Please return the lines below verbatim, beginning at the one that has "clock: 0 / 0 / 0" and stopping after the one that has "met4: 0 / 0 / 0", and add no other lines.

Content starts

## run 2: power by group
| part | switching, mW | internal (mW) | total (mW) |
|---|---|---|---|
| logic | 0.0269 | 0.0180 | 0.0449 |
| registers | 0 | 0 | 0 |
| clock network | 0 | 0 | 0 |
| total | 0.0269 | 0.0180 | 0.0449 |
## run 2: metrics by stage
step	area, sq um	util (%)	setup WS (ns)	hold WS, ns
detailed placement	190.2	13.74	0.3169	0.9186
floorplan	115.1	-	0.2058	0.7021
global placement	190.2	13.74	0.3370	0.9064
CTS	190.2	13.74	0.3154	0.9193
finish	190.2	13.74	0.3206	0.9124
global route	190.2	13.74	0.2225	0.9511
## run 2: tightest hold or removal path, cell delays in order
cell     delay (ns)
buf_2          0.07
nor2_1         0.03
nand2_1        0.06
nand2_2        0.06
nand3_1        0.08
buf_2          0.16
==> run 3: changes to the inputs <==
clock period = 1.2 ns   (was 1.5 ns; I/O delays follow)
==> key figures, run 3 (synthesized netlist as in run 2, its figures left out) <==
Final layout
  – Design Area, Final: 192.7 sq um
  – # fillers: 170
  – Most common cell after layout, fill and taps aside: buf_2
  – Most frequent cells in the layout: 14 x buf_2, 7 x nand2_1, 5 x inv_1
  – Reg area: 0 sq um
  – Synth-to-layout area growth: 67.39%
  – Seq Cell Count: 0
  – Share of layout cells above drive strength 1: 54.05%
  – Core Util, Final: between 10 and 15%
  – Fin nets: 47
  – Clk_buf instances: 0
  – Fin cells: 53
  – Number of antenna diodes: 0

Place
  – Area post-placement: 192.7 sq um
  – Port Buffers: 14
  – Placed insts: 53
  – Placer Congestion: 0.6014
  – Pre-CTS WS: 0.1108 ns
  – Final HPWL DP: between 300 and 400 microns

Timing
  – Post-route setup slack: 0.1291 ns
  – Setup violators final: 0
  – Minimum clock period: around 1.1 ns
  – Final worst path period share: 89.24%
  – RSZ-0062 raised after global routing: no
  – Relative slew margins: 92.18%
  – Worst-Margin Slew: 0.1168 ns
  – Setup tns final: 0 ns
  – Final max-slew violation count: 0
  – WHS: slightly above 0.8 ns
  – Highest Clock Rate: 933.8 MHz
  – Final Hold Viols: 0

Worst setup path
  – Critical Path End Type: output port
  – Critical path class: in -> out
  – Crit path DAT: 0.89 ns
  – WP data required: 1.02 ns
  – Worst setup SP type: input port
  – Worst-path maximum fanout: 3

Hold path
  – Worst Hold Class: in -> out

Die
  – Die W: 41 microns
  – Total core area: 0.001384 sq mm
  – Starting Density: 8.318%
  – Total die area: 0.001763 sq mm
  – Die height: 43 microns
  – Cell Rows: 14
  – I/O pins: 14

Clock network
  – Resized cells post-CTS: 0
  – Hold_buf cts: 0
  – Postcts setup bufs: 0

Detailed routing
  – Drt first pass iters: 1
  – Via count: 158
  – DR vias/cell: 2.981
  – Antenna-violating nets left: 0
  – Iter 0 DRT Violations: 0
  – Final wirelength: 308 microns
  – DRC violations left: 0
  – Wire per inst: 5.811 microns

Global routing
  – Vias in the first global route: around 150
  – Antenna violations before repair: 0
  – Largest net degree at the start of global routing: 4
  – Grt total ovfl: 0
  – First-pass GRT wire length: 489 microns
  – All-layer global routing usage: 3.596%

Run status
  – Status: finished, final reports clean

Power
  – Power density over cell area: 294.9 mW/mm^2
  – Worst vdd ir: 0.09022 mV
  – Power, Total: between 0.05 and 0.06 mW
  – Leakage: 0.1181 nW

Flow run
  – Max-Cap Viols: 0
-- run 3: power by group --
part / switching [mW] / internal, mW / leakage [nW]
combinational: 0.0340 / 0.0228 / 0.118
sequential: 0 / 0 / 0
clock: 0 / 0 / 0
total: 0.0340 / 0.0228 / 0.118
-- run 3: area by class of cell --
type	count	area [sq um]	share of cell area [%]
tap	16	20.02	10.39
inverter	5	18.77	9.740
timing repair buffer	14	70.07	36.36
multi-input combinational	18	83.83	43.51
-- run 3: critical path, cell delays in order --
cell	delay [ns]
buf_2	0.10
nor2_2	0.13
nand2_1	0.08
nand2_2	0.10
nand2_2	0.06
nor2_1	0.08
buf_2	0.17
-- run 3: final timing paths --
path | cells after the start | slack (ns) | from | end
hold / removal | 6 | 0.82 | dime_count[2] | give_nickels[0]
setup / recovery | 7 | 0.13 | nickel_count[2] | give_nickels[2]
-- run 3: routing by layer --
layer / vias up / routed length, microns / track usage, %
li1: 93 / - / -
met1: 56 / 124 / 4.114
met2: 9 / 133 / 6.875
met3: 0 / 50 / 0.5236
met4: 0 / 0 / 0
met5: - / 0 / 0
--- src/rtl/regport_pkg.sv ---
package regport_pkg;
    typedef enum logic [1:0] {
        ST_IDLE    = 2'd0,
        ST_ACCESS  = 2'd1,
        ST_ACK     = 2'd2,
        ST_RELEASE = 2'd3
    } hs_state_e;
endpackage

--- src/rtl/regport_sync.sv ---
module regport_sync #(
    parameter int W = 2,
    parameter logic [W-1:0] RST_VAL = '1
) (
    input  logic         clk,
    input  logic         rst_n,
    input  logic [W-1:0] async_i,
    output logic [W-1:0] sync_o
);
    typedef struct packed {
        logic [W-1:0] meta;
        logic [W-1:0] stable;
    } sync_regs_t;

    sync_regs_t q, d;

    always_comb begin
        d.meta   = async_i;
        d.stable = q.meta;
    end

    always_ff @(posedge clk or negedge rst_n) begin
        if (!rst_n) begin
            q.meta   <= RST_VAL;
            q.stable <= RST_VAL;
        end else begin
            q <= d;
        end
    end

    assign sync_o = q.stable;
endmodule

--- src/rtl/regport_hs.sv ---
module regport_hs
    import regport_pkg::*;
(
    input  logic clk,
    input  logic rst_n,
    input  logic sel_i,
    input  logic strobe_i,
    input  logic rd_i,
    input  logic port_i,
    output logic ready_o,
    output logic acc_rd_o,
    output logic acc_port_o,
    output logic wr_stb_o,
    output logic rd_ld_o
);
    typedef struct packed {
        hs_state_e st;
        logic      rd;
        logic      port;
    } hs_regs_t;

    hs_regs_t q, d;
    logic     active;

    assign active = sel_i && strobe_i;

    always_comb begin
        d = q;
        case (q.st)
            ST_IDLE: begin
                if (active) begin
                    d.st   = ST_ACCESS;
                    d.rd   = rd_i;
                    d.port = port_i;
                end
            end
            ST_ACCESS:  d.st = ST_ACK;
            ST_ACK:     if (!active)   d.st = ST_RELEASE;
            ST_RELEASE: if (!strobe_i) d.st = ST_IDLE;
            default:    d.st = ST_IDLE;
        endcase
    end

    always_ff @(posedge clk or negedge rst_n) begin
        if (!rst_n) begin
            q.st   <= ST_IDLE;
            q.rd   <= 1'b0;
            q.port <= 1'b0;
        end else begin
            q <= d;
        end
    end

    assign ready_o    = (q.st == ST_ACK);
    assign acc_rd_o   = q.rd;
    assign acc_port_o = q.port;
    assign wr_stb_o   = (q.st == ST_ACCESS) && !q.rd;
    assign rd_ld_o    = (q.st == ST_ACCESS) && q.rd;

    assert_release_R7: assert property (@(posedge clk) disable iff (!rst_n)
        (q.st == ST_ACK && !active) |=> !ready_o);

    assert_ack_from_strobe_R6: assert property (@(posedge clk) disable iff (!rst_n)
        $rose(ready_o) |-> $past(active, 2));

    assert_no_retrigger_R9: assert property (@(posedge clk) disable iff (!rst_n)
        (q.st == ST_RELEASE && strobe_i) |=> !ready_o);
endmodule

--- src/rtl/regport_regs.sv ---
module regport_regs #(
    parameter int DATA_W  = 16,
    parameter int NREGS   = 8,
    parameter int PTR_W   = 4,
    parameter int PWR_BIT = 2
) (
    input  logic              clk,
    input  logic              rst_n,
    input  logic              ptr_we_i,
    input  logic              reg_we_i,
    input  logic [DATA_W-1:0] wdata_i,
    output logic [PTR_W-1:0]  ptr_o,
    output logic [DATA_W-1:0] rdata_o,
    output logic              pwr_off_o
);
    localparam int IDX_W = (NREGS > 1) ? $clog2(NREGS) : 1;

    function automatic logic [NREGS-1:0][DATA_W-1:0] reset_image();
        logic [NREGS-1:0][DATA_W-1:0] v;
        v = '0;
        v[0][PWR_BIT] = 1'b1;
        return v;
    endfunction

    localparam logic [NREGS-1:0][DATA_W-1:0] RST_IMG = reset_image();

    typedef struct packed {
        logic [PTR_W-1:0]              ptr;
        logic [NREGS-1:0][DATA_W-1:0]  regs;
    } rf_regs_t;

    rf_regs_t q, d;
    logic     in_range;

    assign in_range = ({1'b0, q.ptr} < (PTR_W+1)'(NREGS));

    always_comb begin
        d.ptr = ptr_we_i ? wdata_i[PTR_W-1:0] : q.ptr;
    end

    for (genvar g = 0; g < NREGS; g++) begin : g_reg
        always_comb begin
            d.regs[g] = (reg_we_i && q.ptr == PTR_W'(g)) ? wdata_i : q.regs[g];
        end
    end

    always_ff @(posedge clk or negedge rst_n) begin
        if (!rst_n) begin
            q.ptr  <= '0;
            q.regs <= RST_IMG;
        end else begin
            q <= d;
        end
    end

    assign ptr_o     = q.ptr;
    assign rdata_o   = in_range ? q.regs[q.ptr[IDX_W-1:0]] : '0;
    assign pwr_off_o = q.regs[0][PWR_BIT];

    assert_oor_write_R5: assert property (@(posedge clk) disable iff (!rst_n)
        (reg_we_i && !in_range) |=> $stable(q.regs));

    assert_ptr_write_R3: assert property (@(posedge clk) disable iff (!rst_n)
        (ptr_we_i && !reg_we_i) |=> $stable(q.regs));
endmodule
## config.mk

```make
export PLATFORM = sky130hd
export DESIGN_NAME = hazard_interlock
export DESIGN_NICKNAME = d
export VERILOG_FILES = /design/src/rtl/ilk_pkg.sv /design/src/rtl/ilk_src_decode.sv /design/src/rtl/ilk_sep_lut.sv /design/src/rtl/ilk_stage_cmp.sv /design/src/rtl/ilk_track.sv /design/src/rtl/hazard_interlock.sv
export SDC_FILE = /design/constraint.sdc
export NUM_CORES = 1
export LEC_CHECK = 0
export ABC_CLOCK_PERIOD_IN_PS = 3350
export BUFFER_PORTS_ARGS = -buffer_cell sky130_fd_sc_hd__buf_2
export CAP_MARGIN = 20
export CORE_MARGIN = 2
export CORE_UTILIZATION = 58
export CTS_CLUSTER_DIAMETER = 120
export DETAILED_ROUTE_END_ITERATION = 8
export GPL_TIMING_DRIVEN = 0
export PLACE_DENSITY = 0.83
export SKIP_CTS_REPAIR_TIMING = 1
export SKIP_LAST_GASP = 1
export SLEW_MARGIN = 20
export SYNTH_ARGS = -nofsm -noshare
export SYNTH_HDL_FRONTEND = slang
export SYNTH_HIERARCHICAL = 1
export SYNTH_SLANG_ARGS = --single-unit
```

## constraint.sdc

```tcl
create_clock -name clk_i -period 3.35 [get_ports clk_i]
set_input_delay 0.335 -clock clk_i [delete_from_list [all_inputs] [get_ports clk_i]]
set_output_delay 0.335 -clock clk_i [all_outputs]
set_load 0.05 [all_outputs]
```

Content ends

- **RESULT FOR THIS TASK**
clock: 0 / 0 / 0
total: 0.0340 / 0.0228 / 0.118
-- run 3: area by class of cell --
type	count	area [sq um]	share of cell area [%]
tap	16	20.02	10.39
inverter	5	18.77	9.740
timing repair buffer	14	70.07	36.36
multi-input combinational	18	83.83	43.51
-- run 3: critical path, cell delays in order --
cell	delay [ns]
buf_2	0.10
nor2_2	0.13
nand2_1	0.08
nand2_2	0.10
nand2_2	0.06
nor2_1	0.08
buf_2	0.17
-- run 3: final timing paths --
path | cells after the start | slack (ns) | from | end
hold / removal | 6 | 0.82 | dime_count[2] | give_nickels[0]
setup / recovery | 7 | 0.13 | nickel_count[2] | give_nickels[2]
-- run 3: routing by layer --
layer / vias up / routed length, microns / track usage, %
li1: 93 / - / -
met1: 56 / 124 / 4.114
met2: 9 / 133 / 6.875
met3: 0 / 50 / 0.5236
met4: 0 / 0 / 0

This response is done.